*Task statement:* Your answer should consist of the lines below that hold the word "woff".

*Provided material:*
**src/rtl/lgh_pkg.sv**
```systemverilog
package lgh_pkg;

  typedef enum logic [3:0] {
    FLD_NONE,
    FLD_DEVFEAT,
    FLD_DRVFEAT,
    FLD_QADDR,
    FLD_QSIZE,
    FLD_QSEL,
    FLD_QNOTIFY,
    FLD_STATUS,
    FLD_ISR,
    FLD_CFGVEC,
    FLD_QVEC,
    FLD_WINDOW
  } field_e;

  localparam logic [1:0] SZ_BYTE = 2'd0;
  localparam logic [1:0] SZ_HALF = 2'd1;
  localparam logic [1:0] SZ_WORD = 2'd2;

  // byte offsets; the decoder and the driver both depend on them
  localparam int OFS_DEVFEAT   = 0;
  localparam int OFS_DRVFEAT   = 4;
  localparam int OFS_QADDR     = 8;
  localparam int OFS_QSIZE     = 12;
  localparam int OFS_QSEL      = 14;
  localparam int OFS_QNOTIFY   = 16;
  localparam int OFS_STATUS    = 18;
  localparam int OFS_ISR       = 19;
  localparam int OFS_CFGVEC    = 20;
  localparam int OFS_QVEC      = 22;
  localparam int WIN_BASE_STD  = 20;
  localparam int WIN_BASE_MSIX = 24;

endpackage

```
**src/rtl/lgh_addr_decode.sv**
```systemverilog
module lgh_addr_decode
  import lgh_pkg::*;
#(
  parameter int ADDR_W = 8
) (
  input  logic [ADDR_W-1:0] addr,
  input  logic [1:0]        size,
  input  logic              msix_on,
  output field_e            field,
  output logic [ADDR_W-1:0] win_off
);

  localparam logic [ADDR_W-1:0] A_DEVFEAT = ADDR_W'(OFS_DEVFEAT);
  localparam logic [ADDR_W-1:0] A_DRVFEAT = ADDR_W'(OFS_DRVFEAT);
  localparam logic [ADDR_W-1:0] A_QADDR   = ADDR_W'(OFS_QADDR);
  localparam logic [ADDR_W-1:0] A_QSIZE   = ADDR_W'(OFS_QSIZE);
  localparam logic [ADDR_W-1:0] A_QSEL    = ADDR_W'(OFS_QSEL);
  localparam logic [ADDR_W-1:0] A_QNOTIFY = ADDR_W'(OFS_QNOTIFY);
  localparam logic [ADDR_W-1:0] A_STATUS  = ADDR_W'(OFS_STATUS);
  localparam logic [ADDR_W-1:0] A_ISR     = ADDR_W'(OFS_ISR);
  localparam logic [ADDR_W-1:0] A_CFGVEC  = ADDR_W'(OFS_CFGVEC);
  localparam logic [ADDR_W-1:0] A_QVEC    = ADDR_W'(OFS_QVEC);
  localparam logic [ADDR_W-1:0] B_STD     = ADDR_W'(WIN_BASE_STD);
  localparam logic [ADDR_W-1:0] B_MSIX    = ADDR_W'(WIN_BASE_MSIX);

  logic [ADDR_W-1:0] base;

  always_comb begin
    base    = msix_on ? B_MSIX : B_STD;
    field   = FLD_NONE;
    win_off = '0;
    if (addr >= base) begin
      field   = FLD_WINDOW;
      win_off = addr - base;
    end else begin
      case (addr)
        A_DEVFEAT: if (size == SZ_WORD) field = FLD_DEVFEAT;
        A_DRVFEAT: if (size == SZ_WORD) field = FLD_DRVFEAT;
        A_QADDR:   if (size == SZ_WORD) field = FLD_QADDR;
        A_QSIZE:   if (size == SZ_HALF) field = FLD_QSIZE;
        A_QSEL:    if (size == SZ_HALF) field = FLD_QSEL;
        A_QNOTIFY: if (size == SZ_HALF) field = FLD_QNOTIFY;
        A_STATUS:  if (size == SZ_BYTE) field = FLD_STATUS;
        A_ISR:     if (size == SZ_BYTE) field = FLD_ISR;
        A_CFGVEC:  if (msix_on && size == SZ_HALF) field = FLD_CFGVEC;
        A_QVEC:    if (msix_on && size == SZ_HALF) field = FLD_QVEC;
        default:   field = FLD_NONE;
      endcase
    end
  end

endmodule

```
**src/rtl/lgh_queue_store.sv**
```systemverilog
module lgh_queue_store #(
  parameter int NUM_QUEUES = 4,
  parameter int ADDR_BITS  = 32,
  parameter int VEC_BITS   = 16,
  localparam int QIDX_W    = (NUM_QUEUES > 1) ? $clog2(NUM_QUEUES) : 1
) (
  input  logic                 clk,
  input  logic                 wr_addr_en,
  input  logic                 wr_vec_en,
  input  logic [QIDX_W-1:0]    wr_idx,
  input  logic [ADDR_BITS-1:0] wdata,
  input  logic [QIDX_W-1:0]    rd_idx,
  output logic [ADDR_BITS-1:0] rd_addr,
  output logic [VEC_BITS-1:0]  rd_vec
);

  // one write port and one registered read port per array, block RAM style
  logic [ADDR_BITS-1:0] addr_mem [NUM_QUEUES];
  logic [VEC_BITS-1:0]  vec_mem  [NUM_QUEUES];

  always_ff @(posedge clk) begin
    if (wr_addr_en) addr_mem[wr_idx] <= wdata;
    rd_addr <= addr_mem[rd_idx];
  end

  always_ff @(posedge clk) begin
    if (wr_vec_en) vec_mem[wr_idx] <= wdata[VEC_BITS-1:0];
    rd_vec <= vec_mem[rd_idx];
  end

endmodule

```
**src/rtl/lgh_isr_reg.sv**
```systemverilog
module lgh_isr_reg #(
  parameter int ISR_W = 8
) (
  input  logic             clk,
  input  logic             rst,
  input  logic [ISR_W-1:0] set_bits,
  input  logic             clear,
  output logic [ISR_W-1:0] value
);

  always_ff @(posedge clk) begin
    if (rst)        value <= '0;
    else if (clear) value <= set_bits;
    else            value <= value | set_bits;
  end

endmodule

```
**src/rtl/legacy_cfg_hdr.sv**
```systemverilog
module legacy_cfg_hdr
  import lgh_pkg::*;
#(
  parameter int ADDR_W      = 8,
  parameter int NUM_QUEUES  = 4,
  parameter int QUEUE_DEPTH = 256
) (
  input  logic              clk,
  input  logic              rst,
  input  logic              io_valid,
  input  logic              io_write,
  input  logic [ADDR_W-1:0] io_addr,
  input  logic [1:0]        io_size,
  input  logic [31:0]       io_wdata,
  output logic              io_rvalid,
  output logic [31:0]       io_rdata,
  input  logic              msix_en,
  input  logic [31:0]       dev_features,
  input  logic [7:0]        isr_set,
  output logic [63:0]       drv_features,
  output logic [7:0]        dev_status,
  output logic [15:0]       config_vector,
  output logic              notify_valid,
  output logic [15:0]       notify_queue,
  output logic              win_valid,
  output logic              win_write,
  output logic [ADDR_W-1:0] win_offset,
  output logic [1:0]        win_size,
  output logic [31:0]       win_wdata,
  input  logic [31:0]       win_rdata
);

  localparam int QIDX_W = (NUM_QUEUES > 1) ? $clog2(NUM_QUEUES) : 1;
  localparam logic [15:0] QLIMIT = 16'(NUM_QUEUES);
  localparam logic [31:0] QDEPTH = 32'(QUEUE_DEPTH);

  field_e            fld;
  logic [ADDR_W-1:0] woff;
  logic              rd_req, wr_req, qsel_ok;
  logic [31:0]       drv_q;
  logic [7:0]        status_q;
  logic [15:0]       qsel_q, cfgvec_q, notq_q;
  logic              notv_q, rvalid_q, rqok_q;
  field_e            rfield_q;
  logic [31:0]       rsimple_q, simple_rd;
  logic [31:0]       qaddr_rd;
  logic [15:0]       qvec_rd;
  logic [7:0]        isr_val;
  logic              isr_clear;

  assign rd_req  = io_valid & ~io_write;
  assign wr_req  = io_valid &  io_write;
  assign qsel_ok = qsel_q < QLIMIT;

  lgh_addr_decode #(.ADDR_W(ADDR_W)) u_dec (
    .addr    (io_addr),
    .size    (io_size),
    .msix_on (msix_en),
    .field   (fld),
    .win_off (woff)
  );

  lgh_queue_store #(.NUM_QUEUES(NUM_QUEUES), .ADDR_BITS(32), .VEC_BITS(16)) u_qstore (
    .clk        (clk),
    .wr_addr_en (wr_req && fld == FLD_QADDR && qsel_ok),
    .wr_vec_en  (wr_req && fld == FLD_QVEC && qsel_ok),
    .wr_idx     (qsel_q[QIDX_W-1:0]),
    .wdata      (io_wdata),
    .rd_idx     (qsel_q[QIDX_W-1:0]),
    .rd_addr    (qaddr_rd),
    .rd_vec     (qvec_rd)
  );

  assign isr_clear = rd_req && fld == FLD_ISR && !msix_en;

  lgh_isr_reg #(.ISR_W(8)) u_isr (
    .clk      (clk),
    .rst      (rst),
    .set_bits (isr_set),
    .clear    (isr_clear),
    .value    (isr_val)
  );

  // window pass-through in the request cycle
  assign win_valid  = io_valid && fld == FLD_WINDOW;
  assign win_write  = io_write;
  assign win_offset = woff;
  assign win_size   = io_size;
  assign win_wdata  = io_wdata;

  always_comb begin
    case (fld)
      FLD_DEVFEAT: simple_rd = dev_features;
      FLD_DRVFEAT: simple_rd = drv_q;
      FLD_QSIZE:   simple_rd = qsel_ok ? QDEPTH : 32'd0;
      FLD_QSEL:    simple_rd = {16'd0, qsel_q};
      FLD_STATUS:  simple_rd = {24'd0, status_q};
      FLD_ISR:     simple_rd = msix_en ? 32'd0 : {24'd0, isr_val};
      FLD_CFGVEC:  simple_rd = {16'd0, cfgvec_q};
      FLD_WINDOW:  simple_rd = win_rdata;
      default:     simple_rd = 32'd0;
    endcase
  end

  always_ff @(posedge clk) begin
    if (rst) begin
      drv_q     <= '0;
      status_q  <= '0;
      qsel_q    <= '0;
      cfgvec_q  <= '0;
      notv_q    <= 1'b0;
      notq_q    <= '0;
      rvalid_q  <= 1'b0;
      rqok_q    <= 1'b0;
      rfield_q  <= FLD_NONE;
      rsimple_q <= '0;
    end else begin
      rvalid_q <= rd_req;
      notv_q   <= wr_req && fld == FLD_QNOTIFY;
      if (wr_req) begin
        case (fld)
          FLD_DRVFEAT: drv_q    <= io_wdata;
          FLD_QSEL:    qsel_q   <= io_wdata[15:0];
          FLD_QNOTIFY: notq_q   <= io_wdata[15:0];
          FLD_STATUS:  status_q <= io_wdata[7:0];
          FLD_CFGVEC:  cfgvec_q <= io_wdata[15:0];
          default: ;
        endcase
      end
      if (rd_req) begin
        rfield_q  <= fld;
        rqok_q    <= qsel_ok;
        rsimple_q <= simple_rd;
      end
    end
  end

  always_comb begin
    case (rfield_q)
      FLD_QADDR: io_rdata = rqok_q ? qaddr_rd : 32'd0;
      FLD_QVEC:  io_rdata = rqok_q ? {16'd0, qvec_rd} : 32'd0;
      default:   io_rdata = rsimple_q;
    endcase
  end

  assign io_rvalid     = rvalid_q;
  assign drv_features  = {32'd0, drv_q};
  assign dev_status    = status_q;
  assign config_vector = cfgvec_q;
  assign notify_valid  = notv_q;
  assign notify_queue  = notq_q;

endmodule

```
**config.mk**
```make
export PLATFORM = sky130hd
export DESIGN_NAME = legacy_cfg_hdr
export DESIGN_NICKNAME = d
export VERILOG_FILES = /design/src/rtl/lgh_pkg.sv /design/src/rtl/lgh_addr_decode.sv /design/src/rtl/lgh_queue_store.sv /design/src/rtl/lgh_isr_reg.sv /design/src/rtl/legacy_cfg_hdr.sv
export SDC_FILE = /design/constraint.sdc
export NUM_CORES = 1
export LEC_CHECK = 0
export CAP_MARGIN = 10
export CORE_ASPECT_RATIO = 1.75
export CORE_MARGIN = 1.5
export CORE_UTILIZATION = 23
export DETAILED_ROUTE_END_ITERATION = 6
export DONT_BUFFER_PORTS = 1
export GPL_ROUTABILITY_DRIVEN = 0
export GPL_TIMING_DRIVEN = 0
export SYNTH_ARGS = -nofsm -noshare
export SYNTH_HDL_FRONTEND = slang
export SYNTH_SLANG_ARGS = --single-unit
```
**constraint.sdc**
```tcl
create_clock -name clk -period 9.95 [get_ports clk]
set_input_delay 1.99 -clock clk [delete_from_list [all_inputs] [get_ports clk]]
set_output_delay 1.99 -clock clk [all_outputs]
set_load 0.01 [all_outputs]
```
---- Yosys cells after proc, flatten, opt, wreduce, memory -nomap -nowiden ----
Memories as Yosys holds them, arrays and structs flattened. A register that Yosys moved wholly into a read port is not among the register bits.
Index checks and enable logic that the tools add are counted.
word-level totals
  bits in registers ....................... 135
  latch bits .............................. 0
  bits in writable memories ............... 192
  ROM bits ................................ 0
  input bits .............................. 119
  output and inout port bits .............. 182
  word-level logic and storage cells ...... 86
  memories ................................ 2
operators by class
  add/sub/neg operators ................... 1
  $mul .................................... 0
  divide/modulo/power cells ............... 0
  magnitude comparators ................... 2
  equal/unequal tests ..................... 24
  shift operators ......................... 0
  muxes and demuxes ....................... 25
  bitwise operators ....................... 4
  reductions and logical operators ........ 17
memory list
  name               depth  bits a word  rd ports  clocked after memory_dff  wr ports  RTL line               source
  u_qstore.addr_mem  4      32           1         1                         1         lgh_queue_store.sv:18  logic [ADDR_BITS-1:0] addr_mem [NUM_QUEUES];
  u_qstore.vec_mem   4      16           1         1                         1         lgh_queue_store.sv:19  logic [VEC_BITS-1:0] vec_mem [NUM_QUEUES];
operator list
  kind                   number
  $pmux W32 S8           1
  $pmux W32 S2           1
  $eq A8 B5 Y1 const B   5
  $pmux W4 S10           1
  $mux W32               1
  $eq A8 B4 Y1 const B   3
  $mux W8                3
  $eq A4 B4 Y1 const B   5
  $mux W4                5
  $eq A4 B3 Y1 const B   4
  $lt A16 B3 Y1 const B  1
  $mux W16               1
  $eq A4 B2 Y1 const B   3
  $mux W3                4
  $reduce_and A2 Y1      5
  $logic_and A1 B1 Y1    9
  $mux W9                1
  $eq A8 B3 Y1 const B   1
  $ge A8 B8 Y1           1
  $logic_not A8 Y1       1
  $or A8 B8 Y8           1
  $sub A8 B8 Y8          1
  $mux W1                5
  $eq A4 B1 Y1 const B   1
  other kinds (7)        9

---- Longest topological paths before layout ----
  word-level depth ........................ 10
  mapped depth ............................ 16
  gate-level depth less buffers ........... 10

---- Hierarchy ----
Synthesis repeated with hierarchy kept, for this count alone.
second synthesis, totals
  cells, all modules ...................... 1212
  area total of the unflattened synthesis .. 15338.5 µm²
modules (own cells, without submodules)
  module           times used  cells an instance  area each (µm²)  seq. area each (µm²)
  lgh_queue_store  1           306                7941.4           6726.5
  legacy_cfg_hdr   1           818                6698.9           2542.4
  lgh_addr_decode  1           55                 394.1            0.0
  lgh_isr_reg      1           33                 304.0            160.2

---- Least setup slack after synthesis ----
Ideal clock, no wire load.
  path kind ............................... input to output
  from .................................... input io_addr[2]
  to ...................................... output win_offset[1]
  arrival ................................. 4812 ps
  required time ........................... 7960 ps
  path slack .............................. 3148 ps
  stages on the path ...................... 14
  buffers on the path ..................... 7
  path through ............................ clkbuf_8 > clkbuf_1 > clkbuf_1 > inv_1 > ha_1 > inv_1 > fa_1 > a2111o_1 > a41o_1 > clkbuf_8 > clkbuf_8 > clkbuf_1 > clkbuf_1 > and2_1
between the ends
  word-level cells in the longest chain between the ends .. 2
RTL lines
  item          RTL line               source
  from (decl)   legacy_cfg_hdr.sv:12   input logic [ADDR_W-1:0] io_addr,
  $ge A8 B8 Y1  lgh_addr_decode.sv:32  if (addr >= base) begin
  $mux W8       lgh_addr_decode.sv:32
  to (decl)     legacy_cfg_hdr.sv:27   output logic [ADDR_W-1:0] win_offset,
Every way passes these cells.

---- Worst setup path in the final report ----
  from .................................... input io_addr[2]
  to ...................................... output win_valid
between the ends
  word-level cells in the longest chain between the ends .. 5
  elaborated cells on any way between the ends .. 15
  those cells by class .................... order compare (1); eq/ne (10); mux (2); reduce/logical (2)
RTL lines
  item                                        RTL line               source
  $eq A8 B5 Y1, or another cell as far along  lgh_addr_decode.sv:36  case (addr)
  $pmux W4 S10                                lgh_addr_decode.sv:36
  $mux W4 *                                   lgh_addr_decode.sv:32
  $eq A4 B4 Y1 *                              legacy_cfg_hdr.sv:85   assign win_valid = io_valid && fld == FLD_WINDOW;
  $logic_and A1 B1 Y1 *                       legacy_cfg_hdr.sv:85
  to (decl)                                   legacy_cfg_hdr.sv:25   output logic win_valid,
Mark *: on every way between the ends. The rest lies on a longest branch, timed or not.

==> results.cfg <==
[status]
outcome = finished clean

[critical_path]
cpMostUsedCell = clkbuf_1
cp.required_ns = 7.96
start_kind = primary input
path_cells = clkbuf_8 -> clkbuf_1 -> clkbuf_1 -> inv_1 -> ha_1 -> inv_1 -> fa_1 -> a2111o_1 -> a41o_1 -> clkbuf_8 -> clkbuf_8 -> clkbuf_1 -> clkbuf_1 -> and2_1
cp_num_buf_inv = 9
cpPeakStageDelay_ns = 0.71
critPathArrivalTime_ns = 6.68
end_kind = output port
critPathKind = primary input to output port
path_delay_family = buffers and inverters
worstPathMaxFanout = 10
cp_slowest_cell = clkbuf_1

[clocking]
postCtsResizedCells = 0
cts_setup_buffers = 0
path_clk_slew_ns = 0.06
hold_buffers = 0
cts_tree = done
htreeDepth = 2
clockBufferDepth = 3
numClockSinks = 375
root_buffer = clkbuf_16
clkLatencyLatePin_ns = 0.57
cts_made_buffers = 38

[finish]
layout-drive-gt1-share = 0.208
layout.nets = 1363
mostFrequentLayoutCells = edfxtp_1, dfxtp_1, nand2_1
seq_area_mm2 = 0.00943
syn_to_final_growth_pct = 17.0
multi_input_area_mm2 = 0.00494
fillCellCount = 6687
final_cells = 2096
final_common_cell = edfxtp_1

[floorplan]
rows = 124
ios = 301
dieHeight_um = 342
design.die.area_mm2 = 0.0674
coreArea_mm2 = 0.0652
die-width_um = 197
start_util = 0.232

[detailed_routing]
vias_per_cell = 4.79
first_iter_violations = 734
routed_wl_mm = 55.2
drc = 0
avgRoutedWirePerCell_um = 26.3
vias = 10041
final_antenna_net_count = 0
dr.pass1.iters = 5

[global_route]
grt_pass1_vias = 10137
grt_pass1_wl_mm = 75.5
antenna_found_initial = 11
grt_max_degree = 18
grt.overflow.total = 0
track_usage = 0.161

[sta]
min_period_over_period = 0.871
fmax_ghz = 0.115
setup_viol = 0
rsz0062_at_grt = false
min_period_ns = 8.67
layout_setup_ws_ns = 1.28
clock_skew_ns = 0.0200
tightest_slew_ns = 1.20
setup_tns_ns = 0
slew_headroom = 0.193
hold_viol = 0
finalMaxSlewViolations = 0

[yosys]
synth_ff_type = edfxtp_1
async_flop_share = 0
yosys.area.top_type = edfxtp_1
synth_top_family_by_area = multiplexers
synth-simple-area-share = 0.0926
synth_xor_area_frac = 0.00231
synth.avg_cell_area_um2 = 13.1
synthMuxAreaShare = 0.123
synth_adder_area_share = 0.00297
yosys-top-cells-area = edfxtp_1, dfxtp_1, mux4_2
synthCells = 1157
ys_seq_area_frac = 0.623
synth_top_area_frac = 0.381
synth_compound_area_frac = 0.0942
yosysWarnings = 0
ys_ff_latch = 375
synth_cell_types = 66
synth_edf_count = 192
mappedNetlistArea_mm2 = 0.0151

[run]
max_cap_viol_count = 0

[power]
leakage_nw = 5.97
powerDensity_mw_per_mm2 = 181
ir_worst_vdd_mv = 0.105
totalPowerFinal_w = 0.00320

[placement]
hpwl_mm = 42.2
pre_cts_ws_ns = 1.18
portBuffers = 0
dp.cells = 2019

[min_path]
hold_path_class = flip-flop to flip-flop
[worst register-to-register path, delay by kind of cell, from the launching register on]
family | cells | cell delay (ns)
simple gates | 4 | 2.12
buf+inv | 2 | 0.42
flops | 1 | 0.34
[path summary, 6_finish.rpt]
kind / startpoint / endpoint / depth (start not counted) / slack [ns]
min: rsimple_q[9] / rsimple_q[9] / 1 / 0.49
min reg2reg: rsimple_q[9] / rsimple_q[9] / 1 / 0.49
max reg2reg: qsel_q[11] / u_qstore.addr_mem[0][15] / 6 / 6.78
max: io_addr[2] / win_valid / 14 / 1.28
[where the power goes]
group	internal, W	switching (W)	total (W)
clock	0.000777	0.000630	0.00141
combinational	0.0000597	0.0000916	0.000151
sequential	0.00163	0.00000699	0.00164
total	0.00247	0.000729	0.00320
[logic make-up (layout without fill, tap and decap cells)]
| family | after synthesis | after routing |
|---|---|---|
| compound gates | 192 | 192 |
| simple gates | 307 | 307 |
| fa+ha+maj | 3 | 3 |
| xor+xnor | 4 | 4 |
| buf+inv | 153 | 236 |
| flops | 375 | 375 |
| mux | 122 | 122 |
| other cells | 1 | 38 |
[layer usage]
| metal | up-vias | wire length, um | GRT usage |
|---|---|---|---|
| li1 | 4394 | - | - |
| met1 | 5007 | 18000 | 0.152 |
| met2 | 486 | 28700 | 0.297 |
| met3 | 142 | 5310 | 0.0640 |
| met4 | 12 | 3050 | 0.0792 |
| met5 | - | 60 | 0 |
[synth_stat cells, types with 2 or more instances]
cell / number
a211oi_1: 4
a21oi_1: 77
a221oi_1: 25
a222oi_1: 16
a22o_1: 55
and2_1: 4
buf_1: 5
buf_2: 7
buf_4: 72
buf_6: 3
clkbuf_1: 53
clkbuf_8: 6
dfxtp_1: 183
edfxtp_1: 192
ha_1: 2
inv_1: 6
mux2_2: 33
mux2i_1: 41
mux4_2: 48
nand2_1: 140
nand2b_1: 3
nand3_1: 3
nand4_1: 4
nor2_1: 95
nor3_1: 21
nor4_1: 8
nor4b_1: 2
nor4bb_1: 2
o21ai_0: 4
or2_2: 2
or3b_2: 2
or4_1: 2
xnor2_1: 4
[cell type report]
class | instances | share of cell area
flip-flops and latches | 375 | 0.532
multi-input cells | 660 | 0.279
clock buffers | 55 | 0.0597
well taps | 819 | 0.0578
plain buffers | 147 | 0.0516
repair buffers | 13 | 0.0107
clock inverters | 15 | 0.00734
inverters | 6 | 0.00127
diodes | 6 | 0.000847
[stage by stage]
| step | hold WS, ns | area [um2] | utilization |
|---|---|---|---|
| 3_5_place_dp | 0.466 | 16500 | 0.253 |
| 2_1_floorplan | 0.450 | 15300 | - |
| 6_report | 0.490 | 17700 | 0.272 |
| 4_1_cts | 0.487 | 17700 | 0.272 |
| 3_3_place_gp | 0.465 | 16300 | 0.250 |
| 5_1_grt | 0.514 | 17700 | 0.272 |
[state kept, by name, summed over array words and instances, names as in the netlist]
signal and cells:
notify_queue 16, dev_status 8, config_vector 16, io_rvalid 1
u_qstore.rd_addr 32, qsel_q 16, u_qstore.vec_mem 64, u_isr.value 8
notify_valid 1, rqok_q 1, u_qstore.addr_mem 128, u_qstore.rd_vec 16
rfield_q 4, drv_q 32, rsimple_q 32
(Power assumes the default switching activity.)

*Answer for the task:*
  logic [ADDR_W-1:0] woff;
    .win_off (woff)
  assign win_offset = woff;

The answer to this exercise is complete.